Note: Anderson-Darling test only works with numeric columns and requires at least 2 samples in each dataset.

Characteristics:

Aspect Description
Column Type Numeric only
Best For Detecting differences in distribution tails
Sensitivity More sensitive to tail deviations than KS or CvM
Output A² statistic, p-value
Threshold p-value < 0.05 indicates drift

Interpretation (based on critical values):

p-value Interpretation
p > 0.25 No significant difference
0.05 < p <= 0.25 Weak evidence of difference
0.01 < p <= 0.05 Moderate evidence of difference
p <= 0.01 Strong evidence of difference

2.9 Hellinger Distance

Hellinger distance measures the similarity between two probability distributions with desirable metric properties.

Mathematical Definition:

H(P, Q) = (1/√2) × √(Σ(√pᵢ - √qᵢ)²)

Where pᵢ and qᵢ are probabilities for category/bin i.

Usage:

drift = th.compare(baseline, current, method="hellinger")

Interpretation:

Hellinger Value Interpretation
H = 0 Distributions are identical
H < 0.1 Very similar distributions
0.1 <= H < 0.2 Moderate difference
H >= 0.2 Significant difference
H = 1 Distributions have no overlap

Characteristics:

Aspect Description
Column Type Numeric and Categorical
Range Bounded [0, 1]
Symmetry Symmetric: H(P,Q) = H(Q,P)
Metric True metric (satisfies triangle inequality)
Relationship H(P,Q) = √(1 - BC(P,Q)) where BC is Bhattacharyya coefficient

2.10 Bhattacharyya Distance

Bhattacharyya distance measures the overlap between two probability distributions, with connections to classification error bounds.

Mathematical Definition:

D_B(P, Q) = -ln(BC(P, Q))
BC(P, Q) = Σ√(pᵢ × qᵢ)  (Bhattacharyya coefficient)

Usage:

drift = th.compare(baseline, current, method="bhattacharyya")

Interpretation:

Bhattacharyya Distance Interpretation
D_B ≈ 0 Distributions are identical
D_B < 0.1 Very similar distributions
0.1 <= D_B < 0.2 Moderate difference
D_B >= 0.2 Significant difference

Characteristics:

Aspect Description
Column Type Numeric and Categorical
Range [0, +∞)
BC Coefficient Bounded [0, 1] (reported in details)
Application Related to Bayes classification error
Relationship Related to Hellinger: H² = 1 - BC

2.11 Total Variation Distance

Total Variation (TV) distance measures the maximum difference in probability between two distributions.

Mathematical Definition:

TV(P, Q) = (1/2) × Σ|pᵢ - qᵢ| = max_A |P(A) - Q(A)|

Usage:

drift = th.compare(baseline, current, method="tv")
# or
drift = th.compare(baseline, current, method="total_variation")

Interpretation:

TV Value Interpretation
TV = 0 Distributions are identical
TV < 0.1 Very similar distributions
0.1 <= TV < 0.2 Moderate difference
TV >= 0.2 Significant difference
TV = 1 Distributions have completely disjoint support

Characteristics:

Aspect Description
Column Type Numeric and Categorical
Range Bounded [0, 1]
Symmetry Symmetric: TV(P,Q) = TV(Q,P)
Metric True metric (satisfies triangle inequality)
Interpretation "Largest possible probability difference for any event"
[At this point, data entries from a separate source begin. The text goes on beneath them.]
`config.mk`:
```
export PLATFORM = sky130hd
export DESIGN_NAME = instr_fetch
export DESIGN_NICKNAME = d
export VERILOG_FILES = /design/src/rtl/instr_fetch.sv
export SDC_FILE = /design/constraint.sdc
export NUM_CORES = 1
export LEC_CHECK = 0
export BUFFER_PORTS_ARGS = -buffer_cell sky130_fd_sc_hd__buf_2
export CAP_MARGIN = 10
export CORE_ASPECT_RATIO = 0.8
export CORE_MARGIN = 3
export CORE_UTILIZATION = 30
export DETAILED_ROUTE_END_ITERATION = 6
export GPL_ROUTABILITY_DRIVEN = 0
export PLACE_DENSITY = 0.53
export SETUP_SLACK_MARGIN = 0.5
export SYNTH_ARGS = -nofsm -noshare
export SYNTH_HDL_FRONTEND = slang
export SYNTH_SLANG_ARGS = --single-unit
```
`constraint.sdc`:
```
create_clock -name clk -period 3.35 [get_ports clk]
set_input_delay 0.1675 -clock clk [delete_from_list [all_inputs] [get_ports clk]]
set_output_delay 0.1675 -clock clk [all_outputs]
set_load 0.05 [all_outputs]
```
`src/rtl/instr_fetch.sv`:
```
// In-order instruction fetch: issues word requests, buffers in-order responses in a
// small FIFO tagged with their PC, and hands them to decode; redirects flush the stream.
module instr_fetch #(
  parameter logic [31:0] RESET_PC = 32'h0000_0000,
  parameter int          DEPTH    = 4
) (
  input  logic        clk,
  input  logic        reset,
  output logic        imem_req_valid,
  input  logic        imem_req_ready,
  output logic [31:0] imem_req_addr,
  input  logic        imem_rsp_valid,
  input  logic [31:0] imem_rsp_data,
  input  logic        redirect_valid,
  input  logic [31:0] redirect_pc,
  output logic        instr_valid,
  input  logic        instr_ready,
  output logic [31:0] instr,
  output logic [31:0] instr_pc,
  output logic [6:0]  instr_op
);

  localparam int AW = $clog2(DEPTH);
  localparam int CW = AW + 1;
  localparam logic [CW:0] DEPTH_W = (CW+1)'(DEPTH);

  typedef enum logic [1:0] {
    ST_IDLE,
    ST_RUN,
    ST_FLUSH
  } state_t;

  state_t        r_state;
  state_t        w_state_next;
  logic [31:0]   r_pc;
  logic [31:0]   r_rsp_pc;
  logic [CW-1:0] r_outstanding;
  logic [CW-1:0] r_count;
  logic [CW-1:0] r_drop_cnt;
  logic [AW-1:0] r_wr_ptr;
  logic [AW-1:0] r_rd_ptr;
  logic [31:0]   r_fifo_data [DEPTH];
  logic [31:0]   r_fifo_pc   [DEPTH];

  logic [CW:0]   w_occupancy;
  logic          w_req_valid;
  logic          w_req_fire;
  logic          w_pop;
  logic          w_rsp_drop;
  logic          w_push;
  logic [CW-1:0] w_out_next;
  logic [CW-1:0] w_drop_next;
  logic [31:0]   w_redirect_pc;
  logic          w_unused;

  assign w_redirect_pc = {redirect_pc[31:2], 2'b00};
  assign w_unused      = &{1'b0, redirect_pc[1:0]};

  // Requests are only issued when every in-flight word is guaranteed a FIFO slot.
  assign w_occupancy = {1'b0, r_outstanding} + {1'b0, r_count};
  assign w_req_valid = (r_state != ST_IDLE) && (w_occupancy < DEPTH_W);
  assign w_req_fire  = w_req_valid && imem_req_ready;
  assign w_pop       = (r_count != '0) && instr_ready;
  assign w_rsp_drop  = imem_rsp_valid && (redirect_valid || (r_drop_cnt != '0));
  assign w_push      = imem_rsp_valid && !w_rsp_drop;
  assign w_out_next  = r_outstanding + CW'(w_req_fire) - CW'(imem_rsp_valid);

  // On redirect everything still in flight after this cycle is stale.
  always_comb begin
    w_drop_next = r_drop_cnt;
    if (redirect_valid) begin
      w_drop_next = w_out_next;
    end else if (imem_rsp_valid && (r_drop_cnt != '0)) begin
      w_drop_next = r_drop_cnt - CW'(1);
    end
  end

  always_comb begin
    w_state_next = r_state;
    case (r_state)
      ST_IDLE:  w_state_next = ST_RUN;
      ST_RUN:   if (redirect_valid && (w_out_next != '0)) w_state_next = ST_FLUSH;
      ST_FLUSH: if (w_drop_next == '0) w_state_next = ST_RUN;
      default:  w_state_next = ST_IDLE;
    endcase
  end

  always_ff @(posedge clk) begin
    if (!reset) begin
      r_state       <= ST_IDLE;
      r_pc          <= {RESET_PC[31:2], 2'b00};
      r_rsp_pc      <= {RESET_PC[31:2], 2'b00};
      r_outstanding <= '0;
      r_count       <= '0;
      r_drop_cnt    <= '0;
      r_wr_ptr      <= '0;
      r_rd_ptr      <= '0;
    end else begin
      r_state       <= w_state_next;
      r_outstanding <= w_out_next;
      r_drop_cnt    <= w_drop_next;
      if (redirect_valid) begin
        r_pc     <= w_redirect_pc;
        r_rsp_pc <= w_redirect_pc;
      end else begin
        if (w_req_fire) r_pc <= r_pc + 32'd4;
        if (w_push)     r_rsp_pc <= r_rsp_pc + 32'd4;
      end
      if (w_push) r_wr_ptr <= r_wr_ptr + AW'(1);
      // No push can happen on a redirect cycle, so aligning rd to wr empties the FIFO.
      if (redirect_valid) begin
        r_count  <= '0;
        r_rd_ptr <= r_wr_ptr;
      end else begin
        r_count <= r_count + CW'(w_push) - CW'(w_pop);
        if (w_pop) r_rd_ptr <= r_rd_ptr + AW'(1);
      end
    end
  end

  always_ff @(posedge clk) begin
    if (reset && w_push) begin
      r_fifo_data[r_wr_ptr] <= imem_rsp_data;
      r_fifo_pc[r_wr_ptr]   <= r_rsp_pc;
    end
  end

  assign imem_req_valid = w_req_valid;
  assign imem_req_addr  = r_pc;
  assign instr_valid    = (r_count != '0);
  assign instr          = instr_valid ? r_fifo_data[r_rd_ptr] : 32'd0;
  assign instr_pc       = instr_valid ? r_fifo_pc[r_rd_ptr] : 32'd0;
  assign instr_op       = instr[6:0];

  always_ff @(posedge clk) begin
    if (reset) begin
      assert (w_occupancy <= DEPTH_W);
      assert (!(imem_rsp_valid && (r_outstanding == '0)));
    end
  end

endmodule

```
==> impl_metrics.env, run 1 <==
export IMPL_insertion_delay_ns=0.52
export IMPL_grt_pass1_vias=8282
export IMPL_synth_top_family_by_area="multiplexers"
export IMPL_seq_area_sq_um=9010
export IMPL_synth_edf_count=248
export IMPL_seqPwrFrac=0.442
export IMPL_vias=8071
export IMPL_tns_ns=0
export IMPL_cts_buffers=37
export IMPL_cap_violations=0
export IMPL_tightest_slew_ns=0.659
export IMPL_path_cells="ha_4 > nor3_4 > nand4_1 > ha_1 > inv_1 > ha_1 > inv_1 > fa_2 > xnor2_2 > xnor2_2 > o311ai_2 > or2_2 > a21oi_1"
export IMPL_ys_types=57
export IMPL_synthSimpleGateAreaFrac=0.0983
export IMPL_path_class="register to register"
export IMPL_overflow=0
export IMPL_track_usage=0.134
export IMPL_dpl_hpwl_mm=20.6
export IMPL_rows=68
export IMPL_fillers=4138
export IMPL_clock_sinks=325
export IMPL_area_growth_pct=25.0
export IMPL_p_int_w=0.00773
export IMPL_synth_most_common_cell="edfxtp_1"
export IMPL_synthTopCellsByArea="edfxtp_1 (56%), dfxtp_1 (12%), mux4_2 (10%), and2_1 (3.3%), a21oi_1 (1.6%)"
export IMPL_io_buffers=168
export IMPL_period_needed_ns=2.80
export IMPL_crit_arrival_ns=3.26
export IMPL_synthMuxAreaShare=0.107
export IMPL_grt_pass1_wl_mm=49.7
export IMPL_p_comb_frac=0.163
export IMPL_critPathMaxFanout=4
export IMPL_pwr_share_clk=0.395
export IMPL_cp_required_ns=3.81
export IMPL_grt_max_degree=64
export IMPL_multi_input_area_sq_um=4150
export IMPL_drtAntennaViolNets=0
export IMPL_drtPass1Iterations=4
export IMPL_synth_adder_area_share=0.0161
export IMPL_cts_root_buf="clkbuf_16"
export IMPL_cp_end_kind="register"
export IMPL_hold_path_class="primary input to register"
export IMPL_finalSetupViolations=0
export IMPL_yosysWarnings=0
export IMPL_drive_gt1_frac=0.309
export IMPL_drc_errors=0
export IMPL_synth_main_ff_cell="edfxtp_1"
export IMPL_cts_max_path_buffers=3
export IMPL_drtIter0Drc=567
export IMPL_slew_headroom=0.558
export IMPL_seq_area_frac_synth=0.671
export IMPL_num_antenna_cells=0
export IMPL_synth_area_sq_um=13400
export IMPL_final_period_utilization=0.837
export IMPL_die_area_sq_um=47300
export IMPL_ioPinCount=175
export IMPL_fp_dieH_microns=195
export IMPL_status="finished clean"
export IMPL_synthXorXnorAreaFrac=0.0301
export IMPL_via_per_inst=4.72
export IMPL_final_hold_viol_count=0
export IMPL_synth_compound_area_frac=0.0532
export IMPL_slowest_delay_ns=0.35
export IMPL_swShare=0.273
export IMPL_p_switching_w=0.00291
export IMPL_worst_clock_skew_ns=0.0269
export IMPL_startpoint_type="register"
export IMPL_rsz0062_at_grt="yes"
export IMPL_start_util=0.307
export IMPL_die_w_microns=242
export IMPL_fin_nets=1173
export IMPL_synth_top_area_share=0.556
export IMPL_fmax_ghz=0.357
export IMPL_cts_tree="done"
export IMPL_final_util=0.384
export IMPL_drv_slew=0
export IMPL_powerDensity_nw_per_um2=635
export IMPL_routed_wl_mm=31.7
export IMPL_netlist_top_cell_by_area="edfxtp_1"
export IMPL_syn_area_per_cell_sq_um=15.4
export IMPL_antenna_found_initial=0
export IMPL_core_area_sq_um=43600
export IMPL_htree_levels=2
export IMPL_crit_path_top_delay_cell="fa_2"
export IMPL_yosys_top_cells_count="edfxtp_1 (248), dfxtp_1 (77), and2_1 (71)"
export IMPL_p_leak_nw=5.94
export IMPL_wl_per_cell_microns=18.5
export IMPL_path_clk_slew_ns=0.06
export IMPL_syn_instance_count=872
export IMPL_ys_ff_latch=325
export IMPL_peakVddDrop_uv=337
export IMPL_ys_async_sr_fraction=0
==> timing repair <==
item,CTS,global route
gates resized for setup,9,3
hold buffers,37,0
setup endpoints to repair,1,3
endpoints found under the hold margin,135,0
pin swaps,6,2
setup buffers,4,1
==> kinds of logic after synthesis <==
group                    Yosys count
AND/OR/NAND/NOR                  223
buffers and inverters             75
XOR/XNOR                          46
other                              1
adder cells (fa/ha/maj)           16
AO/OA/AOI/OAI                    121
flip-flops                       325
multiplexers                      65
==> layer usage <==
layer | GRT usage | up-vias | routed length (microns)
met2 | 0.199 | 232 | 13600
li1 | - | 3806 | -
met3 | 0.0292 | 43 | 1890
met1 | 0.201 | 3990 | 15700
met4 | 0.0298 | 0 | 522
met5 | 0 | - | 0
==> worst paths after layout <==
| kind | startpoint | end | slack, ns | cells after the start |
|---|---|---|---|---|
| hold reg to reg | r_wr_ptr[1]$_SDFFE_PN0P_ | r_wr_ptr[1]$_SDFFE_PN0P_ | 0.53 | 2 |
| hold / removal | redirect_pc[15] | r_rsp_pc[15]$_SDFFE_PN0P_ | 0.02 | 3 |
| setup reg to reg | r_count[2]$_SDFF_PP0_ | r_state[1]$_SDFFE_PN0P_ | 0.55 | 13 |
| setup / recovery | r_count[2]$_SDFF_PP0_ | r_state[1]$_SDFFE_PN0P_ | 0.55 | 13 |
Relationship with Hellinger:

H²(P,Q) ≤ TV(P,Q) ≤ √2 × H(P,Q)

2.12 Energy Distance

Energy distance is a statistical distance that characterizes the equality of distributions and has desirable metric properties.

Mathematical Definition:

E(P, Q) = 2×E[|X-Y|] - E[|X-X'|] - E[|Y-Y'|]
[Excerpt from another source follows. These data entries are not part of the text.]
### src/rtl/tetris_pkg.sv
// Shared sprite geometry, pixel-code and block-style definitions for the
// block-sprite ROM interface.
package tetris_pkg;

  localparam int CELL_PX       = 16;  // sprite / cell edge in pixels
  localparam int SPRITE_ROWS   = 16;  // ROM rows per style
  localparam int BPP           = 2;   // bits per pixel in a sprite row
  localparam int SPRITE_ROW_W  = CELL_PX * BPP;
  localparam int SPRITE_ADDR_W = 6;

  typedef logic [BPP-1:0] pix_code_t;

  typedef enum logic [1:0] {
    BLANK  = 2'd0,
    STYLE1 = 2'd1,
    STYLE2 = 2'd2,
    STYLE3 = 2'd3
  } block_style_t;

  // ROM address of one sprite row: styles are stacked SPRITE_ROWS apart.
  function automatic logic [SPRITE_ADDR_W-1:0] sprite_addr(block_style_t style,
                                                            logic [3:0]   row);
    return {style, row};
  endfunction

endpackage

### src/rtl/block_sprite_renderer_pixel_mux.sv
// Picks one 2-bit pixel code out of a 32-bit sprite row; column 0 is the
// most significant pair, so columns read left-to-right from the MSB.
module sprite_pixel_mux
  import tetris_pkg::*;
(
  input  logic [SPRITE_ROW_W-1:0] i_row,
  input  logic [3:0]              i_sub_x,
  output pix_code_t               o_code
);

  logic [4:0] w_lsb;

  // Low bit of the selected pair: column c sits at bits [31-2c : 30-2c].
  assign w_lsb  = 5'd30 - {i_sub_x, 1'b0};
  assign o_code = i_row[w_lsb +: 2];

endmodule
**config.mk**
```make
export PLATFORM = sky130hd
export DESIGN_NAME = mem_ctrl_nch
export DESIGN_NICKNAME = d
export VERILOG_FILES = /design/src/rtl/mem_ctrl_nch.sv
export SDC_FILE = /design/constraint.sdc
export NUM_CORES = 1
export LEC_CHECK = 0
export CAP_MARGIN = 20
export CORE_UTILIZATION = 32
export DETAILED_ROUTE_END_ITERATION = 6
export GPL_TIMING_DRIVEN = 0
export PLACE_DENSITY = 0.77
export SETUP_SLACK_MARGIN = 0.2
export SKIP_LAST_GASP = 1
export SYNTH_ARGS = -nofsm -noshare
export SYNTH_HDL_FRONTEND = slang
export SYNTH_SLANG_ARGS = --single-unit
export TNS_END_PERCENT = 10
```
**constraint.sdc**
```tcl
create_clock -name mc_clk -period 1.94 [get_ports mc_clk]
set_input_delay 0.388 -clock mc_clk [delete_from_list [all_inputs] [get_ports mc_clk]]
set_output_delay 0.388 -clock mc_clk [all_outputs]
set_load 0.005 [all_outputs]
```
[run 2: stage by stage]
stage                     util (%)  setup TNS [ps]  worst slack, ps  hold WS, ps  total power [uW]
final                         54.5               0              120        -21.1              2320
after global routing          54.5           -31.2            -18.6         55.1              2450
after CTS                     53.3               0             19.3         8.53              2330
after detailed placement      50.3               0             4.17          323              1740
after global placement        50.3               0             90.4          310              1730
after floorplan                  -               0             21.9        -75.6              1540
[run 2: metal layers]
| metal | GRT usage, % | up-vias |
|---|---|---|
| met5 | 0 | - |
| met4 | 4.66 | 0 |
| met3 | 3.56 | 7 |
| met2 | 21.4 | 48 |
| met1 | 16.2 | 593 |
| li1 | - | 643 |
Where X, X' ~ P and Y, Y' ~ Q are independent samples.

Usage:

# Energy distance requires numeric columns
drift = th.compare(baseline, current, method="energy", columns=["age", "salary"])

Note: Energy distance only works with numeric columns.

Interpretation:

Normalized Energy Interpretation
E ≈ 0 Distributions are identical
E < 0.1 Very similar distributions
0.1 <= E < 0.2 Moderate difference
E >= 0.2 Significant difference

Characteristics:

Aspect Description
Column Type Numeric only
Range [0, +∞), normalized by pooled std
Metric True metric (satisfies triangle inequality)
Consistency E(P,Q) = 0 if and only if P = Q
Computational O(n²) for exact, can subsample for efficiency

2.13 Maximum Mean Discrepancy (MMD)

Maximum Mean Discrepancy is a kernel-based distance measure that compares distributions in a reproducing kernel Hilbert space (RKHS).

Mathematical Definition:

MMD²(P, Q) = E[k(X,X')] + E[k(Y,Y')] - 2×E[k(X,Y)]

Where k is a kernel function (default: Gaussian RBF kernel).

Usage:

# MMD requires numeric columns
drift = th.compare(baseline, current, method="mmd", columns=["feature1", "feature2"])

Note: MMD only works with numeric columns.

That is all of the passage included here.